### Work request
Write out, word for word, every line in the data below from the one containing "a21bo,1,0.0034" to the one containing "reports/results.txt, run 1", both of them included.
-------
### config.mk
export PLATFORM = sky130hd
export DESIGN_NAME = noc_flit_sink
export DESIGN_NICKNAME = d
export VERILOG_FILES = /design/src/rtl/noc_flit_sink.sv
export SDC_FILE = /design/constraint.sdc
export NUM_CORES = 1
export LEC_CHECK = 0
export ABC_AREA = 1
export CORE_MARGIN = 2
export CORE_UTILIZATION = 45
export CTS_CLUSTER_SIZE = 14
export DETAILED_ROUTE_END_ITERATION = 6
export GPL_TIMING_DRIVEN = 0
export PLACE_DENSITY = 0.69
export SLEW_MARGIN = 15
export SYNTH_ARGS = -nofsm -noshare
export SYNTH_HDL_FRONTEND = slang
export SYNTH_SLANG_ARGS = --single-unit
### constraint.sdc
create_clock -name clk -period 1.9 [get_ports clk]
set_clock_uncertainty 0.1 [all_clocks]
set_input_delay 0.38 -clock clk [delete_from_list [all_inputs] [get_ports clk]]
set_output_delay 0.38 -clock clk [all_outputs]
set_load 0.02 [all_outputs]
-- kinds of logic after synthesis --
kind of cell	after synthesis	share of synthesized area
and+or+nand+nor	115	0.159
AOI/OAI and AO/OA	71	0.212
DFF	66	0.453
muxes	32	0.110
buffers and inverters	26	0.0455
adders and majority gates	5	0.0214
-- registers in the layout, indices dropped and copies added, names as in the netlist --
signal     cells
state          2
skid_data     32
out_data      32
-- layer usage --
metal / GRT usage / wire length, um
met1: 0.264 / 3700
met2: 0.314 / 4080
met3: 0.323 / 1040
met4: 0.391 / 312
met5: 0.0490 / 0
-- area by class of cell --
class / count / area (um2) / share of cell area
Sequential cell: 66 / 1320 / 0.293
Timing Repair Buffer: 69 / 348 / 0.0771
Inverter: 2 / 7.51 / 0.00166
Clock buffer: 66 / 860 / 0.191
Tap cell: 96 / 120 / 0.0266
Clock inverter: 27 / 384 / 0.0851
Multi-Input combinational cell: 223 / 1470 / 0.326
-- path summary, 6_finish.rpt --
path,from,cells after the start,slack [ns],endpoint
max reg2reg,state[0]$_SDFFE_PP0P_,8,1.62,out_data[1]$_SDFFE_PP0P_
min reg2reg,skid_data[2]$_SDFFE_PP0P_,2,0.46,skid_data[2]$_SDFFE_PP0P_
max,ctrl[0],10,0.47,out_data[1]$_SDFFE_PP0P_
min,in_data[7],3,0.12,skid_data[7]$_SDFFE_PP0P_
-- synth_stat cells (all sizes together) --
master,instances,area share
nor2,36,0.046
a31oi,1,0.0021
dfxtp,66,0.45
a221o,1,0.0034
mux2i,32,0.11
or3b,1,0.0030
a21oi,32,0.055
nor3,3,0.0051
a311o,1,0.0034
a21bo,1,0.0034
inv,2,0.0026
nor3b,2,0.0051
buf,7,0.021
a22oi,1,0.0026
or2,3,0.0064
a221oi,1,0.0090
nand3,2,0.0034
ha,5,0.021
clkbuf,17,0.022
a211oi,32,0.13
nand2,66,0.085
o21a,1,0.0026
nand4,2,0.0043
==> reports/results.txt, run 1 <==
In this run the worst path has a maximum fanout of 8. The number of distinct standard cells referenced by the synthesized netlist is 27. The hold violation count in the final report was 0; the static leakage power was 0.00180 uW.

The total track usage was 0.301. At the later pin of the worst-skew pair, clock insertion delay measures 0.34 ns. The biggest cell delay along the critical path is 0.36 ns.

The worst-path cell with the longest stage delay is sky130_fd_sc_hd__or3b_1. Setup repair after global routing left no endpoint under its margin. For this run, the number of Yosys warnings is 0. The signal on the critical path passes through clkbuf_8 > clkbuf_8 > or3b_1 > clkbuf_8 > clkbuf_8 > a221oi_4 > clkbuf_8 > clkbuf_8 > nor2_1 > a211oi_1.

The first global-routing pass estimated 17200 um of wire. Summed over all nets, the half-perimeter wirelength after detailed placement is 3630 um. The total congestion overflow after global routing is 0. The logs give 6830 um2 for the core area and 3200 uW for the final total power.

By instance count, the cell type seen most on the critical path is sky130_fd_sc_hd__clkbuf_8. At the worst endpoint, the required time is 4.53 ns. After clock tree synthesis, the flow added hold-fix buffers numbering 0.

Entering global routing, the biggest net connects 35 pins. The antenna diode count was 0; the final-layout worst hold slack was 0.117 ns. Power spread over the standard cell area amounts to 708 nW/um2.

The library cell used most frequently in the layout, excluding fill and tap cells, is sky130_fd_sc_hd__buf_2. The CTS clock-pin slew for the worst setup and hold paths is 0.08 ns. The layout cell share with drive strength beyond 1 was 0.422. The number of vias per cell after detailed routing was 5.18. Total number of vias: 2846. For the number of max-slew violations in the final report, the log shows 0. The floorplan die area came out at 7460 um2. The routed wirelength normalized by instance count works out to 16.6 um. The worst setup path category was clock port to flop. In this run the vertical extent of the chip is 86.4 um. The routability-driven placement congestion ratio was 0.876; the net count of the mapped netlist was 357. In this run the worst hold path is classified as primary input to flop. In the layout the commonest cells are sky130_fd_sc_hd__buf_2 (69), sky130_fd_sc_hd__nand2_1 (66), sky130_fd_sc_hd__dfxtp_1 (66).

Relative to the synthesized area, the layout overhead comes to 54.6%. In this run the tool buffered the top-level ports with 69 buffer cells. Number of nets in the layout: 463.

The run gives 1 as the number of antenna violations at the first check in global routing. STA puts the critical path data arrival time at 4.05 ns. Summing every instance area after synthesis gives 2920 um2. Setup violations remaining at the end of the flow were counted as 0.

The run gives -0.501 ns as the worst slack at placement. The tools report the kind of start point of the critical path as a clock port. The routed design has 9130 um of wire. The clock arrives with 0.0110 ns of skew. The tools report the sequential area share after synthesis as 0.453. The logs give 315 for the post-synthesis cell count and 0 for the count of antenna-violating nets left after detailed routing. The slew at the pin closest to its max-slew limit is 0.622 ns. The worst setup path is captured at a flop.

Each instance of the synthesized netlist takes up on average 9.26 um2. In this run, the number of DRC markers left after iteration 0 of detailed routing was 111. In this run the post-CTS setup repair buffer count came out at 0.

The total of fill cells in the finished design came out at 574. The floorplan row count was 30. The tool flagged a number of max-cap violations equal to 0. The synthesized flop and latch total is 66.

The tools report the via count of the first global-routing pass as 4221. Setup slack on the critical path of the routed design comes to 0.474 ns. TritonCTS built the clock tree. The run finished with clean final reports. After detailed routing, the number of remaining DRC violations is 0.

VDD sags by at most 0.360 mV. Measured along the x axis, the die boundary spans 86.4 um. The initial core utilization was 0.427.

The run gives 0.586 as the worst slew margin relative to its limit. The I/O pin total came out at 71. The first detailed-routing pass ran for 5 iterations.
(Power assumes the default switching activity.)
$ cat src/rtl/rv32_mem_arbiter_if.sv
// Bus bundle between the core's fetch/LSU requesters, the arbiter and the
// unified memory port. The arbiter takes the slave view; the environment
// (core + memory model) takes the master view.
interface rv32_mem_arbiter_if #(
  parameter int unsigned AW = 32,
  parameter int unsigned DW = 32
);
  // instruction fetch requester
  logic            if_req;
  logic [AW-1:0]   if_addr;
  logic            if_gnt;
  logic            if_rvalid;
  logic [DW-1:0]   if_rdata;
  logic            if_err;
  // load/store requester
  logic            d_req;
  logic            d_we;
  logic [AW-1:0]   d_addr;
  logic [DW-1:0]   d_wdata;
  logic [DW/8-1:0] d_wstrb;
  logic            d_gnt;
  logic            d_rvalid;
  logic [DW-1:0]   d_rdata;
  logic            d_err;
  // shared memory port
  logic            mem_req;
  logic            mem_we;
  logic [AW-1:0]   mem_addr;
  logic [DW-1:0]   mem_wdata;
  logic [DW/8-1:0] mem_wstrb;
  logic            mem_ready;
  logic [DW-1:0]   mem_rdata;

  modport slave (
    input  if_req, if_addr,
    input  d_req, d_we, d_addr, d_wdata, d_wstrb,
    input  mem_ready, mem_rdata,
    output if_gnt, if_rvalid, if_rdata, if_err,
    output d_gnt, d_rvalid, d_rdata, d_err,
    output mem_req, mem_we, mem_addr, mem_wdata, mem_wstrb
  );

  modport master (
    output if_req, if_addr,
    output d_req, d_we, d_addr, d_wdata, d_wstrb,
    output mem_ready, mem_rdata,
    input  if_gnt, if_rvalid, if_rdata, if_err,
    input  d_gnt, d_rvalid, d_rdata, d_err,
    input  mem_req, mem_we, mem_addr, mem_wdata, mem_wstrb
  );
endinterface

$ cat src/rtl/rv32_mem_arbiter.sv
// Shares one memory port between instruction fetch and load/store.
// One transaction outstanding; data has priority, bounded by a streak limit
// so fetch cannot starve; a timeout aborts hung bus cycles with an error.
module rv32_mem_arbiter #(
  parameter int unsigned AW           = 32,
  parameter int unsigned DW           = 32,
  parameter int unsigned MAX_D_STREAK = 4,
  parameter int unsigned TIMEOUT      = 255
) (
  input logic                clk,
  input logic                reset,
  rv32_mem_arbiter_if.slave  bus
);

  localparam int unsigned SW = $clog2(MAX_D_STREAK + 1);
  localparam int unsigned CW = $clog2(TIMEOUT + 1);

  typedef enum logic [1:0] {
    S_IDLE,
    S_BUSY_IF,
    S_BUSY_D
  } state_t;

  state_t           r_state;
  state_t           w_state_nxt;
  logic [SW-1:0]    r_streak;
  logic [CW-1:0]    r_tmo;

  logic             r_mem_req;
  logic             r_mem_we;
  logic [AW-1:0]    r_mem_addr;
  logic [DW-1:0]    r_mem_wdata;
  logic [DW/8-1:0]  r_mem_wstrb;

  logic             r_if_rvalid;
  logic [DW-1:0]    r_if_rdata;
  logic             r_if_err;
  logic             r_d_rvalid;
  logic [DW-1:0]    r_d_rdata;
  logic             r_d_err;

  logic             w_if_gnt;
  logic             w_d_gnt;
  logic             w_busy;
  logic             w_ready;
  logic             w_abort;
  logic             w_fin;
  logic             w_streak_max;

  // State register; reset returns to IDLE from any state.
  always_ff @(posedge clk or posedge reset) begin
    if (reset) r_state <= S_IDLE;
    else       r_state <= w_state_nxt;
  end

  // Arbitration, completion/timeout detection and next state.
  always_comb begin
    w_if_gnt     = 1'b0;
    w_d_gnt      = 1'b0;
    w_state_nxt  = r_state;
    w_streak_max = (r_streak == SW'(MAX_D_STREAK));
    w_busy       = (r_state != S_IDLE);
    w_ready      = w_busy && bus.mem_ready;
    // abort on the edge that ends the TIMEOUT-th busy cycle without ready
    w_abort      = w_busy && !bus.mem_ready && (r_tmo == CW'(TIMEOUT - 1));
    w_fin        = w_ready || w_abort;
    case (r_state)
      S_IDLE: begin
        if (bus.d_req && !(bus.if_req && w_streak_max)) begin
          w_d_gnt     = 1'b1;
          w_state_nxt = S_BUSY_D;
        end else if (bus.if_req) begin
          w_if_gnt    = 1'b1;
          w_state_nxt = S_BUSY_IF;
        end
      end
      S_BUSY_IF, S_BUSY_D: begin
        if (w_fin) w_state_nxt = S_IDLE;
      end
      default: w_state_nxt = S_IDLE;
    endcase
  end

  // Consecutive data-grant count while fetch is waiting.
  always_ff @(posedge clk or posedge reset) begin
    if (reset) begin
      r_streak <= '0;
    end else if (w_if_gnt) begin
      r_streak <= '0;
    end else if (w_d_gnt) begin
      if (!bus.if_req)       r_streak <= '0;
      else if (!w_streak_max) r_streak <= r_streak + SW'(1);
    end
  end

  // Bus cycle launch, timeout counting and response capture.
  always_ff @(posedge clk or posedge reset) begin
    if (reset) begin
      r_tmo       <= '0;
      r_mem_req   <= 1'b0;
      r_mem_we    <= 1'b0;
      r_mem_addr  <= '0;
      r_mem_wdata <= '0;
      r_mem_wstrb <= '0;
      r_if_rvalid <= 1'b0;
      r_if_rdata  <= '0;
      r_if_err    <= 1'b0;
      r_d_rvalid  <= 1'b0;
      r_d_rdata   <= '0;
      r_d_err     <= 1'b0;
    end else begin
      r_if_rvalid <= 1'b0;
      r_d_rvalid  <= 1'b0;
      if (w_d_gnt) begin
        r_tmo       <= '0;
        r_mem_req   <= 1'b1;
        r_mem_we    <= bus.d_we;
        r_mem_addr  <= bus.d_addr;
        r_mem_wdata <= bus.d_wdata;
        r_mem_wstrb <= bus.d_we ? bus.d_wstrb : '0;
      end else if (w_if_gnt) begin
        r_tmo       <= '0;
        r_mem_req   <= 1'b1;
        r_mem_we    <= 1'b0;
        r_mem_addr  <= bus.if_addr;
        r_mem_wdata <= '0;
        r_mem_wstrb <= '0;
      end else if (w_fin) begin
        r_mem_req <= 1'b0;
        if (r_state == S_BUSY_IF) begin
          r_if_rvalid <= 1'b1;
          r_if_err    <= w_abort;
          r_if_rdata  <= w_abort ? '0 : bus.mem_rdata;
        end else begin
          r_d_rvalid  <= 1'b1;
          r_d_err     <= w_abort;
          r_d_rdata   <= (w_abort || r_mem_we) ? '0 : bus.mem_rdata;
        end
      end else if (w_busy) begin
        r_tmo <= r_tmo + CW'(1);
      end
    end
  end

  assign bus.if_gnt    = w_if_gnt;
  assign bus.d_gnt     = w_d_gnt;
  assign bus.mem_req   = r_mem_req;
  assign bus.mem_we    = r_mem_we;
  assign bus.mem_addr  = r_mem_addr;
  assign bus.mem_wdata = r_mem_wdata;
  assign bus.mem_wstrb = r_mem_wstrb;
  assign bus.if_rvalid = r_if_rvalid;
  assign bus.if_rdata  = r_if_rdata;
  assign bus.if_err    = r_if_err;
  assign bus.d_rvalid  = r_d_rvalid;
  assign bus.d_rdata   = r_d_rdata;
  assign bus.d_err     = r_d_err;

endmodule

$ cat src/flat_wrapper.sv
// flat-port wrapper written by rule: the top's interface ports become plain ports
module rv32_mem_arbiter_flat 
#(
  parameter int unsigned AW           = 32,
  parameter int unsigned DW           = 32,
  parameter int unsigned MAX_D_STREAK = 4,
  parameter int unsigned TIMEOUT      = 255
)
  (clk, reset, bus_if_req, bus_if_addr, bus_d_req, bus_d_we, bus_d_addr, bus_d_wdata, bus_d_wstrb, bus_mem_ready, bus_mem_rdata, bus_if_gnt, bus_if_rvalid, bus_if_rdata, bus_if_err, bus_d_gnt, bus_d_rvalid, bus_d_rdata, bus_d_err, bus_mem_req, bus_mem_we, bus_mem_addr, bus_mem_wdata, bus_mem_wstrb);
  rv32_mem_arbiter_if #(.AW(AW), .DW(DW)) bus_i ();
  input logic clk;
  input logic reset;
  input wire logic [$bits(bus_i.if_req)-1:0] bus_if_req;
  input wire logic [$bits(bus_i.if_addr)-1:0] bus_if_addr;
  input wire logic [$bits(bus_i.d_req)-1:0] bus_d_req;
  input wire logic [$bits(bus_i.d_we)-1:0] bus_d_we;
  input wire logic [$bits(bus_i.d_addr)-1:0] bus_d_addr;
  input wire logic [$bits(bus_i.d_wdata)-1:0] bus_d_wdata;
  input wire logic [$bits(bus_i.d_wstrb)-1:0] bus_d_wstrb;
  input wire logic [$bits(bus_i.mem_ready)-1:0] bus_mem_ready;
  input wire logic [$bits(bus_i.mem_rdata)-1:0] bus_mem_rdata;
  output wire logic [$bits(bus_i.if_gnt)-1:0] bus_if_gnt;
  output wire logic [$bits(bus_i.if_rvalid)-1:0] bus_if_rvalid;
  output wire logic [$bits(bus_i.if_rdata)-1:0] bus_if_rdata;
  output wire logic [$bits(bus_i.if_err)-1:0] bus_if_err;
  output wire logic [$bits(bus_i.d_gnt)-1:0] bus_d_gnt;
  output wire logic [$bits(bus_i.d_rvalid)-1:0] bus_d_rvalid;
  output wire logic [$bits(bus_i.d_rdata)-1:0] bus_d_rdata;
  output wire logic [$bits(bus_i.d_err)-1:0] bus_d_err;
  output wire logic [$bits(bus_i.mem_req)-1:0] bus_mem_req;
  output wire logic [$bits(bus_i.mem_we)-1:0] bus_mem_we;
  output wire logic [$bits(bus_i.mem_addr)-1:0] bus_mem_addr;
  output wire logic [$bits(bus_i.mem_wdata)-1:0] bus_mem_wdata;
  output wire logic [$bits(bus_i.mem_wstrb)-1:0] bus_mem_wstrb;
  assign bus_i.if_req = bus_if_req;
  assign bus_i.if_addr = bus_if_addr;
  assign bus_i.d_req = bus_d_req;
  assign bus_i.d_we = bus_d_we;
  assign bus_i.d_addr = bus_d_addr;
  assign bus_i.d_wdata = bus_d_wdata;
  assign bus_i.d_wstrb = bus_d_wstrb;
  assign bus_i.mem_ready = bus_mem_ready;
  assign bus_i.mem_rdata = bus_mem_rdata;
  assign bus_if_gnt = bus_i.if_gnt;
  assign bus_if_rvalid = bus_i.if_rvalid;
  assign bus_if_rdata = bus_i.if_rdata;
  assign bus_if_err = bus_i.if_err;
  assign bus_d_gnt = bus_i.d_gnt;
  assign bus_d_rvalid = bus_i.d_rvalid;
  assign bus_d_rdata = bus_i.d_rdata;
  assign bus_d_err = bus_i.d_err;
  assign bus_mem_req = bus_i.mem_req;
  assign bus_mem_we = bus_i.mem_we;
  assign bus_mem_addr = bus_i.mem_addr;
  assign bus_mem_wdata = bus_i.mem_wdata;
  assign bus_mem_wstrb = bus_i.mem_wstrb;
  rv32_mem_arbiter #(.AW(AW), .DW(DW), .MAX_D_STREAK(MAX_D_STREAK), .TIMEOUT(TIMEOUT)) u_core (.clk(clk), .reset(reset), .bus(bus_i));
endmodule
-------
### Result for this task
a21bo,1,0.0034
inv,2,0.0026
nor3b,2,0.0051
buf,7,0.021
a22oi,1,0.0026
or2,3,0.0064
a221oi,1,0.0090
nand3,2,0.0034
ha,5,0.021
clkbuf,17,0.022
a211oi,32,0.13
nand2,66,0.085
o21a,1,0.0026
nand4,2,0.0043
==> reports/results.txt, run 1 <==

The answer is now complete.